実習レポートを作成している際に疑問に思ったのですが, “Vibrio parahaemolyticus”には莢膜が存在しない筈なのに,
K抗原 (莢膜抗原) が存在するのはなぜなのでしょうか???“Vibrio parahaemolyticus”が莢膜様構造物
(粘液層またはbiofilm) を持っている??? ためでしょうか???
学生の身分で申し訳ございません。どうかよろしくおねがいします。
【回答】
V. parahaemolyticusは莢膜 (capsule) を持っており, その抗原性によってK抗原型に分けられます。V.
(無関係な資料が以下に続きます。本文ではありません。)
## src/hw/pingPongPkg.sv

```systemverilog
/*
 * Shared widths, line patterns and state encodings for the host/accelerator
 * ping-pong latency test. Every RTL and testbench file refers to these by
 * scoped name, so the package compiles first.
 */
package pingPongPkg;

   localparam int addrWidth = 20;                   // cache-line address bits
   localparam int lineWidth = 512;                  // one cache line

   typedef logic [addrWidth-1:0] addrT;
   typedef logic [lineWidth-1:0] lineT;
   typedef logic [31:0]          countT;            // line count from host
   typedef logic [15:0]          hdrT;              // read rsp / umsg header

   // ************************************************************
   // line patterns
   // ************************************************************
   localparam logic [31:0] fillWord      = 32'h0000_0001;   // repeated over data lines
   localparam int          addrTagBits   = 17;              // low bits carry the address
   localparam lineT        flagLine      = {{(lineWidth-64){1'b0}}, {64{1'b1}}};
   localparam logic [31:0] flagReadyWord = 32'hffff_ffff;   // host sets flag bits 63:32
   localparam int          checkBits     = 16;              // compared on readback

   // umsg header fields
   localparam int umsgHintBit = 15;                 // 0 = umsg with data, 1 = hint
   localparam int umsgIdBits  = 3;                  // id must be zero

   // ************************************************************
   // encodings
   // ************************************************************
   typedef enum logic [1:0] {notifyPoll, notifyCsr, notifyUmsgData, notifyUmsgHint} notifyModeT;
   typedef enum logic [2:0] {wrWait, wrWrite, wrFence, wrFlag, wrDone} writeStateT;
   typedef enum logic [1:0] {rdWait, rdRead, rdResp, rdDone} readStateT;
   typedef enum logic [1:0] {pollWait, pollRead, pollResp, pollDone} pollStateT;

endpackage
```

## src/hw/pingPongTest.sv

```systemverilog
/*
 * Top level of the ping-pong latency test. Connects the write engine, the
 * notification detector and the read engine to the host-facing ports.
 * testCmp marks the end of a run.
 */
`timescale 1ns/1ps

module pingPongTest
(
   input  logic                      Clk_400,
   input  logic                      reset,

   // test control
   input  logic                      go,
   input  pingPongPkg::countT        lineCount,
   input  pingPongPkg::notifyModeT   notifyMode,
   input  logic                      csrWrite,
   input  logic                      umsgValid,

   // write port
   output logic                      writeEn,
   output logic                      writeFence,
   output pingPongPkg::addrT         writeAddr,
   output pingPongPkg::lineT         writeData,
   input  logic                      writeSent,

   // read port and responses
   output logic                      readEn,
   output pingPongPkg::addrT         readAddr,
   input  logic                      readSent,
   input  logic                      readRspValid,
   input  pingPongPkg::addrT         readRspAddr,
   input  pingPongPkg::lineT         readData,
   input  pingPongPkg::hdrT          readRspHdr,   // also umsg header

   // status
   output logic                      testCmp,
   output logic                      errorValid
);

   logic              writeDone;
   logic              pollReq;
   pingPongPkg::addrT pollAddr;
   logic              pollSent;
   logic              readGo;

   lineWriter writer
   (
      .Clk_400    (Clk_400),
      .reset      (reset),
      .go         (go),
      .lineCount  (lineCount),
      .writeSent  (writeSent),
      .writeEn    (writeEn),
      .writeFence (writeFence),
      .writeAddr  (writeAddr),
      .writeData  (writeData),
      .writeDone  (writeDone)
   );

   notifyDetect notify
   (
      .Clk_400      (Clk_400),
      .reset        (reset),
      .notifyMode   (notifyMode),
      .lineCount    (lineCount),
      .writeDone    (writeDone),
      .csrWrite     (csrWrite),
      .umsgValid    (umsgValid),
      .readRspValid (readRspValid),
      .readData     (readData),
      .readRspHdr   (readRspHdr),
      .pollSent     (pollSent),
      .pollReq      (pollReq),
      .pollAddr     (pollAddr),
      .readGo       (readGo)
   );

   lineReader reader
   (
      .Clk_400      (Clk_400),
      .reset        (reset),
      .lineCount    (lineCount),
      .readGo       (readGo),
      .writeDone    (writeDone),
      .pollReq      (pollReq),
      .pollAddr     (pollAddr),
      .readSent     (readSent),
      .readRspValid (readRspValid),
      .readRspAddr  (readRspAddr),
      .readData     (readData),
      .readEn       (readEn),
      .readAddr     (readAddr),
      .pollSent     (pollSent),
      .testCmp      (testCmp),
      .errorValid   (errorValid)
   );

endmodule

```

## src/hw/lineReader.sv

```systemverilog
/*
 * Read-phase engine. Owns the read port and carries the flag-poll reads on it
 * while idle. After readGo it reads lines 0..N-1, counts the responses, checks
 * each response's data against its address and raises testCmp at the end.
 */
`timescale 1ns/1ps

module lineReader
(
   input  logic                 Clk_400,
   input  logic                 reset,
   input  pingPongPkg::countT   lineCount,
   input  logic                 readGo,        // host notification seen
   input  logic                 writeDone,
   input  logic                 pollReq,       // flag poll from notifyDetect
   input  pingPongPkg::addrT    pollAddr,
   input  logic                 readSent,
   input  logic                 readRspValid,
   input  pingPongPkg::addrT    readRspAddr,
   input  pingPongPkg::lineT    readData,

   output logic                 readEn,
   output pingPongPkg::addrT    readAddr,
   output logic                 pollSent,
   output logic                 testCmp,
   output logic                 errorValid
);

   pingPongPkg::readStateT readState;
   pingPongPkg::addrT      reqAddr;       // next data line to read
   pingPongPkg::countT     rspCount;      // data responses so far
   logic                   lastReq;
   logic                   readPhase;     // read or response-wait

   // check pipeline
   logic                                 rspValidQ;
   logic [pingPongPkg::checkBits-1:0]    rspAddrQ;
   logic [pingPongPkg::checkBits-1:0]    rspDataQ;

   assign lastReq   = (pingPongPkg::countT'(reqAddr) + 32'd1) == lineCount;
   assign readPhase = (readState == pingPongPkg::rdRead) || (readState == pingPongPkg::rdResp);

   // poll requests ride the read port only while idle
   always_comb
   begin
      if (readState == pingPongPkg::rdWait)
      begin
         readEn   = pollReq;
         readAddr = pollAddr;
      end
      else
      begin
         readEn   = (readState == pingPongPkg::rdRead);
         readAddr = reqAddr;
      end
   end

   assign pollSent = readSent && (readState == pingPongPkg::rdWait);

   // ************************************************************
   // read FSM and response counter
   // ************************************************************
   always_ff @(posedge Clk_400)
   begin
      if (reset)
      begin
         readState <= pingPongPkg::rdWait;
         reqAddr   <= '0;
         rspCount  <= '0;
      end
      else
      begin
         if (readPhase && readRspValid)
            rspCount <= rspCount + 1'b1;
         case (readState)
            pingPongPkg::rdWait:
            begin
               reqAddr  <= '0;
               rspCount <= '0;   // poll responses do not count
               if (readGo)
               begin
                  if (lineCount != '0)
                     readState <= pingPongPkg::rdRead;
                  else
                     readState <= pingPongPkg::rdDone;
               end
            end
            pingPongPkg::rdRead:
            begin
               if (readSent)
               begin
                  reqAddr <= reqAddr + 1'b1;
                  if (lastReq)
                     readState <= pingPongPkg::rdResp;
               end
            end
            pingPongPkg::rdResp:
            begin
               if (rspCount == lineCount)
                  readState <= pingPongPkg::rdDone;   // all completions in
            end
            default:
            begin
               readState <= pingPongPkg::rdDone;
            end
         endcase
      end
   end

   // ************************************************************
   // data check one cycle behind the response
   // ************************************************************
   always_ff @(posedge Clk_400)
   begin
      rspAddrQ <= readRspAddr[pingPongPkg::checkBits-1:0];
      rspDataQ <= readData[pingPongPkg::checkBits-1:0];
   end

   always_ff @(posedge Clk_400)
   begin
      if (reset)
      begin
         rspValidQ  <= 1'b0;
         errorValid <= 1'b0;
         testCmp    <= 1'b0;
      end
      else
      begin
         rspValidQ <= readRspValid && readPhase;
         if (rspValidQ && rspDataQ != rspAddrQ)
            errorValid <= 1'b1;   // sticky until reset
         testCmp <= writeDone && (readState == pingPongPkg::rdDone);
      end
   end

endmodule

```

## src/hw/notifyDetect.sv

```systemverilog
/*
 * Host notification detector. Depending on notifyMode it polls the flag line,
 * waits for a CSR write, or waits for a UMsg with the right hint bit and a
 * zero ID, and then signals readGo to the line reader.
 */
`timescale 1ns/1ps

module notifyDetect
(
   input  logic                      Clk_400,
   input  logic                      reset,
   input  pingPongPkg::notifyModeT   notifyMode,    // static
   input  pingPongPkg::countT        lineCount,     // flag sits at address N
   input  logic                      writeDone,     // flag line has been written
   input  logic                      csrWrite,      // one-cycle pulse
   input  logic                      umsgValid,
   input  logic                      readRspValid,
   input  pingPongPkg::lineT         readData,
   input  pingPongPkg::hdrT          readRspHdr,
   input  logic                      pollSent,      // poll read taken by host

   output logic                      pollReq,
   output pingPongPkg::addrT         pollAddr,
   output logic                      readGo
);

   pingPongPkg::pollStateT pollState;
   logic                   flagSeen;      // polled flag word is set
   logic                   umsgHit;       // qualifying umsg this cycle
   logic                   wantHint;

   assign pollAddr = lineCount[pingPongPkg::addrWidth-1:0];
   assign pollReq  = (pollState == pingPongPkg::pollRead);

   assign flagSeen = readRspValid && (readData[63:32] == pingPongPkg::flagReadyWord);

   // hint bit must match the configured umsg flavor
   assign wantHint = (notifyMode == pingPongPkg::notifyUmsgHint);
   assign umsgHit  = umsgValid
                     && (readRspHdr[pingPongPkg::umsgHintBit] == wantHint)
                     && (readRspHdr[pingPongPkg::umsgIdBits-1:0] == '0);

   // ************************************************************
   // flag poll FSM
   // ************************************************************
   always_ff @(posedge Clk_400)
   begin
      if (reset)
         pollState <= pingPongPkg::pollWait;
      else
      begin
         case (pollState)
            pingPongPkg::pollWait:
            begin
               if (writeDone && notifyMode == pingPongPkg::notifyPoll)
                  pollState <= pingPongPkg::pollRead;
            end
            pingPongPkg::pollRead:
            begin
               if (pollSent)
                  pollState <= pingPongPkg::pollResp;
            end
            pingPongPkg::pollResp:
            begin
               // only one poll in flight, so any response is ours
               if (flagSeen)
                  pollState <= pingPongPkg::pollDone;
               else if (readRspValid)
                  pollState <= pingPongPkg::pollRead;   // not ready yet so ask again
            end
            default:
            begin
               pollState <= pingPongPkg::pollDone;
            end
         endcase
      end
   end

   // ************************************************************
   // read go
   // ************************************************************
   always_ff @(posedge Clk_400)
   begin
      if (reset)
         readGo <= 1'b0;
      else
      begin
         case (notifyMode)
            pingPongPkg::notifyPoll:
               readGo <= readGo || (pollState == pingPongPkg::pollResp && flagSeen);  // held
            pingPongPkg::notifyCsr:
               readGo <= csrWrite;
            default:
               readGo <= umsgHit;   // both umsg modes
         endcase
      end
   end

endmodule

```

## src/hw/lineWriter.sv

```systemverilog
/*
 * Write-phase engine. After go it writes N data lines tagged with their
 * address, then a write fence, then the flag line at address N, and holds
 * writeDone once the flag has been taken by the host.
 */
`timescale 1ns/1ps

module lineWriter
(
   input  logic                 Clk_400,
   input  logic                 reset,
   input  logic                 go,            // start pulse from host
   input  pingPongPkg::countT   lineCount,     // N, static during a run
   input  logic                 writeSent,     // host took the request

   output logic                 writeEn,
   output logic                 writeFence,
   output pingPongPkg::addrT    writeAddr,
   output pingPongPkg::lineT    writeData,
   output logic                 writeDone
);

   pingPongPkg::writeStateT writeState;
   logic                    lastLine;          // current data line is line N-1

   assign lastLine = (pingPongPkg::countT'(writeAddr) + 32'd1) == lineCount;

   // ************************************************************
   // write FSM
   // ************************************************************
   always_ff @(posedge Clk_400)
   begin
      if (reset)
      begin
         writeState <= pingPongPkg::wrWait;
         writeAddr  <= '0;
      end
      else
      begin
         case (writeState)
            pingPongPkg::wrWait:
            begin
               writeAddr <= '0;
               if (go)
               begin
                  // no data lines means the flag goes out at address 0
                  if (lineCount != '0)
                     writeState <= pingPongPkg::wrWrite;
                  else
                     writeState <= pingPongPkg::wrFlag;
               end
            end
            pingPongPkg::wrWrite:
            begin
               if (writeSent)
               begin
                  writeAddr <= writeAddr + 1'b1;   // ends at N for the flag
                  if (lastLine)
                     writeState <= pingPongPkg::wrFence;
               end
            end
            pingPongPkg::wrFence:
            begin
               if (writeSent)
                  writeState <= pingPongPkg::wrFlag;
            end
            pingPongPkg::wrFlag:
            begin
               if (writeSent)
                  writeState <= pingPongPkg::wrDone;
            end
            default:
            begin
               writeState <= pingPongPkg::wrDone;   // hold until reset
            end
         endcase
      end
   end

   // request strobes straight from state
   assign writeEn    = (writeState == pingPongPkg::wrWrite) || (writeState == pingPongPkg::wrFlag);
   assign writeFence = (writeState == pingPongPkg::wrFence);
   assign writeDone  = (writeState == pingPongPkg::wrDone);

   // data line is the fill pattern with the address in the low bits
   always_comb
   begin
      if (writeState == pingPongPkg::wrFlag)
         writeData = pingPongPkg::flagLine;
      else
      begin
         writeData = {(pingPongPkg::lineWidth/32){pingPongPkg::fillWord}};
         writeData[pingPongPkg::addrTagBits-1:0] = writeAddr[pingPongPkg::addrTagBits-1:0];
      end
   end

endmodule

```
parahaemolyticusの株を寒天培地上に展開すると, 混濁したS型集落と透明な集落が見られることがあります。このうち透明な集落は莢膜が脱落しているとされており,
型別にはS型集落を用います。S型集落の生菌ではK型別は可能ですが, O (somatic
antigen) に対する凝集が阻害されていることが普通であり, O群別の場合には菌体を121℃で1時間加熱することによって莢膜を取り除く操作が必要です。このことから,
莢膜はほぼ完全に菌体を覆っているものと考えられます。なお, V. parahaemolyticusのK抗原は,
他の細菌のK抗原と同様に, 多糖体 (capsular polysaccharide: CPS) が本体と考えられています。
(デンカ生研・権平 文夫)
【読者からのお礼】
お返事遅くなり申し訳ございません。教科書 (医歯薬出版・臨床検査学講座微生物)
には“V. parahaemolyticusには莢膜はない”と記載されていたため疑問に思っていました。お忙しい中ありがとうございました。大変助かりました。